By Eric Wittlake, {grow} Contributing Columnist

The more we use a word, the more we destroy its meaning.

Thought leadership? Sure! We’ll just start publishing the barely regurgitated points of view previously shared by others that actually took the time to think about them. Piece of cake.

Sadly, this seems to be what thought leadership means to many marketers today. And its purpose? Thought leadership, of course. We’ve used the term so much that we’ve forgotten the real business reasons why we cared in the first place.

Why Thought Leadership Matters

A sweet spot for a professional services organization is to be recognized as grounded in today’s market reality, able to deliver excellence at scale and having a clear and compelling vision not just of what we should do in the future, but what the capabilities of the future will make possible.

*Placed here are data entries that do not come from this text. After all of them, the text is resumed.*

==> flow/design.v <==
module ALU_STAGE (
  input clock_in,
  input [31:0] a_in,
  input [31:0] b_in,
  input [3:0] uop_in,
  output [31:0] result_out
);
reg [31:0] a_q;
reg [31:0] b_q;
reg [3:0] uop_q;
reg [31:0] result_q;
wire [31:0] alu_result;
ALU #(.DATA_WIDTH(32)) alu0 (
  .a_data_in(a_q),
  .b_data_in(b_q),
  .uop_in(uop_q),
  .result_out(alu_result)
);
always @(posedge clock_in) begin
  a_q <= a_in;
  b_q <= b_in;
  uop_q <= uop_in;
  result_q <= alu_result;
end
assign result_out = result_q;
endmodule

module ALU
  #(parameter DATA_WIDTH = 32)(
    input [DATA_WIDTH-1:0]  a_data_in,  
    input [DATA_WIDTH-1:0]  b_data_in,  
    input [3:0]             uop_in,
    output reg [DATA_WIDTH-1:0] result_out
);
always@(*) begin
  case(uop_in)
    4'b0000: result_out = a_data_in + b_data_in;
    4'b0001: result_out = a_data_in - b_data_in;
    4'b0010: result_out = a_data_in|b_data_in;
    4'b0011: result_out = a_data_in&b_data_in;
    4'b0100: result_out = a_data_in^b_data_in;
    4'b1000: result_out = a_data_in;
    4'b1001: result_out = b_data_in;
    4'b1010: result_out = ($signed(a_data_in)<$signed(b_data_in))?32'd1:32'd0;
    4'b1011: result_out = (a_data_in<b_data_in)?32'd1:32'd0;
    4'b1101: result_out = $signed(a_data_in) >>> b_data_in[4:0];
    4'b1110: result_out = a_data_in >> b_data_in[4:0];
    4'b1111: result_out = a_data_in << b_data_in[4:0];
    default: result_out = 32'h00000000;
  endcase
end
endmodule
make LEC_CHECK=0 ABC_AREA=0 CAP_MARGIN=35 CELL_PAD_IN_SITES_DETAIL_PLACEMENT=2 CORE_ASPECT_RATIO=1.36 CORE_MARGIN=10 CORE_UTILIZATION=44 CTS_CLUSTER_SIZE=86 GPL_ROUTABILITY_DRIVEN=0 MIN_ROUTING_LAYER=met2 PLACE_DENSITY_LB_ADDON=0.15 SETUP_SLACK_MARGIN=0.14 SLEW_MARGIN=30 TNS_END_PERCENT=45 finish   # period 2.14 ns
run.sh (not shown) runs the stock make flow with config.mk's settings and CLKGATE_MAP_FILE=.
The first run aborted during detailed placement.
Change:
==> flow/config.mk (replaced) <==
export PLATFORM = sky130hd
export DESIGN_NAME = ALU_STAGE
export DESIGN_NICKNAME = ALU_STAGE
export VERILOG_FILES = /design/flow/design.v
export SDC_FILE = /design/flow/constraint.sdc
export NUM_CORES = 4
export LEC_CHECK = 0
export CAP_MARGIN = 20
export CORE_MARGIN = 2
export CORE_UTILIZATION = 9
export SLEW_MARGIN = 20
==> flow/constraint.sdc (replaced) <==
create_clock -name core_clock -period 4.67 [get_ports {clock_in}]
set_input_delay 0.9340 -clock core_clock [delete_from_list [all_inputs] [get_ports {clock_in}]]
set_output_delay 0.9340 -clock core_clock [all_outputs]
set_load 0.01 [all_outputs]
Now the flow completed without violations.
Die area went up to 3.9 times its value.
Synthesized cell count does not change.
Synthesized area does not change.
Change:
--- a/flow/config.mk
+++ b/flow/config.mk
@@ -10 +10,2 @@
-export CORE_UTILIZATION = 9
+export CORE_UTILIZATION = 65
+export CTS_CLUSTER_DIAMETER = 27
==> flow/constraint.sdc (replaced) <==
create_clock -name core_clock -period 3.12 [get_ports {clock_in}]
set_input_delay 0.6240 -clock core_clock [delete_from_list [all_inputs] [get_ports {clock_in}]]
set_output_delay 0.6240 -clock core_clock [all_outputs]
set_load 0.01 [all_outputs]
Outcome:
- The new run ran to the end with violations: negative setup slack
- wire length falls by about 20%
- via count rose by 13%
- final area falls by about 3%
- combinational power goes up by about 70%
- die size came out lower by 86%
- worst setup slack degrades by 0.86 ns
- area after synthesis is unchanged
- sequential power rises by 45%
- total power rises by about 56%
- fmax rises by 22%
Change:
--- a/flow/config.mk
+++ b/flow/config.mk
@@ -8 +8 @@
-export CAP_MARGIN = 20
+export CAP_MARGIN = 35
@@ -10,2 +10,3 @@
-export CORE_UTILIZATION = 65
-export CTS_CLUSTER_DIAMETER = 27
+export CORE_UTILIZATION = 68
+export CTS_CLUSTER_DIAMETER = 244
+export CTS_CLUSTER_SIZE = 52
==> flow/constraint.sdc (replaced) <==
create_clock -name core_clock -period 2.6 [get_ports {clock_in}]
set_input_delay 0.5200 -clock core_clock [delete_from_list [all_inputs] [get_ports {clock_in}]]
set_output_delay 0.5200 -clock core_clock [all_outputs]
set_load 0.01 [all_outputs]
Effect: This time the run ended with an error in global routing; synthesized area is unchanged; die area decreases by 4.3%; synthesized cell count is unchanged.
Power and IR drop assume default switching activity.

That is a company I want to hire, or maybe even work for. And if I don’t see you as a thought leader, the second half of that statement will never apply to you. Sorry.

Measuring Thought Leadership

Measuring an investment you make in thought leadership is extremely difficult. Many B2B marketers (the market I usually work in) end up measuring thought leadership programs on leads or content consumption.

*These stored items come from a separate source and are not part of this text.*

Design ULA_LCD, start of the top module:
module ULA_LCD(clk, rst, rs, rw, en, dados, SOMA, SUBT, MULT, IGUAL, A, B, sinalA, sinalB);
For scale: about 8700 cells after synthesis, roughly 35 I/O pins.
Settings: LEC_CHECK=0, CAP_MARGIN=25, CELL_PAD_IN_SITES_DETAIL_PLACEMENT=1, CELL_PAD_IN_SITES_GLOBAL_PLACEMENT=1, CORE_ASPECT_RATIO=0.53, CORE_MARGIN=2, CORE_UTILIZATION=52, GPL_ROUTABILITY_DRIVEN=0, GPL_TIMING_DRIVEN=0, SETUP_SLACK_MARGIN=5.0, SLEW_MARGIN=25, TNS_END_PERCENT=100; clock period 173.0 ns.
run.sh (not shown) runs the stock make flow with config.mk's settings and CLKGATE_MAP_FILE=.
The first run ran to the end with no violations.
==> next run, changes <==
- CAP_MARGIN: 25 -> 20
- CELL_PAD_IN_SITES_DETAIL_PLACEMENT: 1 -> not set
- CELL_PAD_IN_SITES_GLOBAL_PLACEMENT: 1 -> not set
- CORE_ASPECT_RATIO: 0.53 -> not set
- CORE_UTILIZATION: 52 -> 71
- GPL_ROUTABILITY_DRIVEN: 0 -> not set
- GPL_TIMING_DRIVEN: 0 -> not set
- SETUP_SLACK_MARGIN: 5.0 -> not set
- SLEW_MARGIN: 25 -> 20
- TNS_END_PERCENT: 100 -> not set
- clock period: 173.0 -> 126.0 ns (I/O delays scaled with it)
=> The changed run ran to the end with no violations. Count of clock-buffer cells in the layout went down by 7. Final area went down by a few percent.
==> next run, changes <==
- CORE_UTILIZATION: 71 -> 65
- MAX_ROUTING_LAYER: not set -> met4
- clock period: 126.0 -> 90.9 ns (I/O delays scaled with it)
The changed run finished but fails on negative setup slack.
Routed wire length climbs by 12%.
Count of clock-buffer cells in the layout climbs by 2.
Via count climbs by 5.9%.
Core utilization climbs by 0.92 points.
First-iteration DRC count climbs by 28%.
Setup slack got worse by 9.4 ns.
Non-clock buffer count climbs by 567.
Cell count climbs by 6.4%.
Synthesized cell count is unchanged.
Global-route usage hardly moves.
==> next run, changes <==
- CORE_UTILIZATION: 65 -> 50
- MAX_ROUTING_LAYER: met4 -> not set
- clock period: 90.9 -> 63.4 ns (I/O delays scaled with it)
Result: The new run ran to the end with violations: negative setup slack. Die area came out higher by 30%. Wire length came out higher by 16%. Global-route usage came out lower by 4.2 points. Final cell count came out higher by 32%.

---

Starting RTL as in the previous note.
make LEC_CHECK=0 ABC_AREA=1 CAP_MARGIN=20 CORE_MARGIN=2 CORE_UTILIZATION=40 SLEW_MARGIN=20 TNS_END_PERCENT=20 finish   # period 120.0 ns
The baseline passed the timing, design-rule and antenna checks.
Next try:
- CORE_UTILIZATION: 40 -> 71
- TNS_END_PERCENT: 20 -> not set
- clock period: 120.0 -> 106.0 ns (I/O delays scaled with it)
What happened: Wire length shrinks by 5.3%; sequential share of layout area barely changes; worst setup slack gets worse by 12 ns; design area decreases by 1.6%; via count rose by 5.9%; synthesized area is unchanged; register-to-register slack degrades by 16 ns; cell count shrinks by 6.6%; global-route usage came out higher by 17 points; first-iteration DRC count is higher by 62%.

---

## build 25
Starting RTL as in the previous note.
make LEC_CHECK=0 ABC_AREA=1 CAP_MARGIN=20 CORE_MARGIN=2 CORE_UTILIZATION=72 CTS_CLUSTER_DIAMETER=226 CTS_CLUSTER_SIZE=32 MAX_ROUTING_LAYER=met4 SLEW_MARGIN=20 finish   # period 66.6 ns
Build 25 did not run to completion, as it errored out during 5_1_grt.
Changes in build 78 relative to build 25:
Settings: CTS_CLUSTER_SIZE no longer set, was 32; CTS_CLUSTER_DIAMETER no longer set, was 226; MAX_ROUTING_LAYER no longer set, was met4; CORE_UTILIZATION now 66, was 72; ABC_AREA no longer set, was 1; the clock period (ns, I/O delays scaled along) now 96.2, was 66.6.
### Flow results
- Against build 25, build 78 reports a sequential share of the synthesized area that is higher.
- Taking build 25 over build 78, the cell total after placement ratio works out to 1.5.
- Build 78 completed; timing, DRC and antenna clean
- Looking at synthesis area per yosys, build 78 sits 11% below build 25.
- Build 78 vs build 25: vertical die dimension down in build 78
#### Input delta (build 36 over build 78)
Settings: SETUP_SLACK_MARGIN newly set to 5.0; CORE_UTILIZATION changed from 66 to 40; the clock period (ns, I/O delays scaled along) changed from 96.2 to 114.0.
### Flow results
On setup clock skew after layout, build 36 and build 78 are basically level. Against build 78, build 36 comes in about 1.8% lower on combined area of the multi-input logic cells. Diff build 36 and build 78: cell area lower in build 36.
Relative to build 36, the following input files were edited for build 30:
Settings: clearing SETUP_SLACK_MARGIN, which used to be 5.0; swapping 40 for 71 in CORE_UTILIZATION; putting ABC_AREA at 1 where nothing was set; swapping 114.0 for 79.4 in the clock period (ns, I/O delays scaled along).
### Flow results
Comparing build 30 and build 36, the lower wire length was measured on build 36.
Build 30 packs its core more tightly than build 36.
From build 36 to build 30 the numbers moved as follows: final area higher; global-route usage higher.
Diff build 30 and build 36: met1 layer usage reported by global route lower in build 36
NOTE non-clock buffer count build 36->build 30 increased by more than a quarter
Modified inputs, build 58 compared to build 30
Settings: a change of CORE_UTILIZATION from 71 to 40; a deleted ABC_AREA that had been 1; a change of the clock period (ns, I/O delays scaled along) from 79.4 to 120.0.
--- outcome ---
- The run with more routed wire is build 30, not build 58.
- Build 58 vs build 30, main kind of combinational logic by area: AND-OR/OR-AND gates vs simple AND/OR/NAND/NOR gates
- | final standard cell area without fillers | higher: build 30 |
- Core utilization of the finished layout was higher in the run labelled build 30.
- The initial core utilization number comes out higher for build 30 vs build 58.
- Summary of build 58 over build 30: smallest setup slack after layout went up 3.93 ns, sum of buffers and inverters on the critical path decreased 49, final HPWL from detailed placement dropped 15 mm, number of well-tap cells placed +751.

Sadly, the result often becomes a program built around heavy content, often licensed from another company (umm, that doesn’t make me care about YOUR vision) and hiding behind a form that dramatically limits distribution. Alternatively, we create clickbait headlines that drive page views to increasingly forgettable content. This isn’t working.

To change it, we need to change what we are measuring. We need to understand what will happen when we are successful and we need to build our measurement around those outcomes.

So what will happen?

  • Your business will grow. It is the ultimate outcome, but it is impacted by far too many things to be the metric for one program or initiative.
  • More people will come to you, looking to hire you (or looking to work for you). This is closer, but it is still too broad.
  • People will want your perspective about changes in the market.

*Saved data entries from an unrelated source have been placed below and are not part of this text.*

try-amber:
Design ALU, start of the top module:
module ALU(
    clk,
    rst_n,
    valid,
    ready,
    mode,
    in_A,
    in_B,
    out
);
    input         clk, rst_n;
    input         valid;
    input  [1:0]  mode;  
    output        ready;
    input  [31:0] in_A, in_B;
    output [63:0] out;
    parameter IDLE = 3'd0;
    parameter MUL  = 3'd1;
    parameter DIV  = 3'd2;
    parameter AND = 3'd3;
    parameter OR = 3'd4;
    parameter OUT  = 3'd5;
    reg  [ 2:0] state, state_nxt;
    reg  [ 4:0] counter, counter_nxt;
    reg  [63:0] shreg, shreg_nxt;
    reg  [31:0] alu_in, alu_in_nxt;
    reg  [32:0] alu_out;
    reg         ready;
    assign out = shreg;
    always @(*) begin
        if(state==OUT) ready = 1;
        else ready = 0;
    end
    always @(*) begin
        case(state)
            IDLE: begin
                if(!valid)                state_nxt = IDLE;
                else if(valid && mode==0) state_nxt = MUL;
                else if(valid && mode==1) state_nxt = DIV;
                else if(valid && mode==2) state_nxt = AND;
                else                      state_nxt = OR;
            end
            MUL : state_nxt = (counter==31) ? OUT : MUL;
            DIV : state_nxt = (counter==31) ? OUT : DIV;
            AND : state_nxt = OUT;
            OR  : state_nxt = OUT;
            OUT : state_nxt = IDLE;
            default : state_nxt = IDLE;
        endcase
    end
    always @(*) begin
        if(state==MUL && counter<31) begin
            counter_nxt = counter + 1;
        end
        else if(state==DIV && counter<31) begin
            counter_nxt = counter + 1;
        end
        else begin
            counter_nxt = 0;
        end
  ...
Size: ~1300 cells after synthesis, ~10000 sq um of cells after synthesis.
clock: 3.48 ns
lec_check: 0
cap_margin: 20
core_margin: 2
core_utilization: 69
cts_cluster_diameter: 32
cts_cluster_size: 23
setup_slack_margin: 0.6
slew_margin: 20
run.sh (not shown) runs the stock make flow with config.mk's settings and CLKGATE_MAP_FILE=.
Status(try-amber) = ERROR, stage = clock tree synthesis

More specifically, when you or your organization are seen as a thought leader, the media will want your perspective on what is happening in the market. This is what you need to measure. How many quotes and references are you getting each quarter? Is it consistently increasing? Are quotes in those coveted top tier outlets increasing?

Count them. Track them. Yes, this is a high bar, but it will tell you if you really are being recognized for your leadership and perspective. And that’s what you said you wanted, right?

A Big Bonus

One of the challenges with common thought leadership measurements is they create the wrong behavior. If measuring press quotes leads you to ramp up your PR efforts, that’s a good thing! Those references help to establish recognition of your leadership as well. So if, as the saying goes, we manage what we measure, measuring your efforts on those media quotes will keep you on the right path.

I’d love to hear how you measure your thought leadership efforts in the comments!

Eric WittlakeEric Wittlake spends his days working with B2B marketers and (occasionally) shares his marketing views on his personal blog, B2B Digital Marketing. You can find him on Twitter (@wittlake) when he isn’t working with B2B marketers.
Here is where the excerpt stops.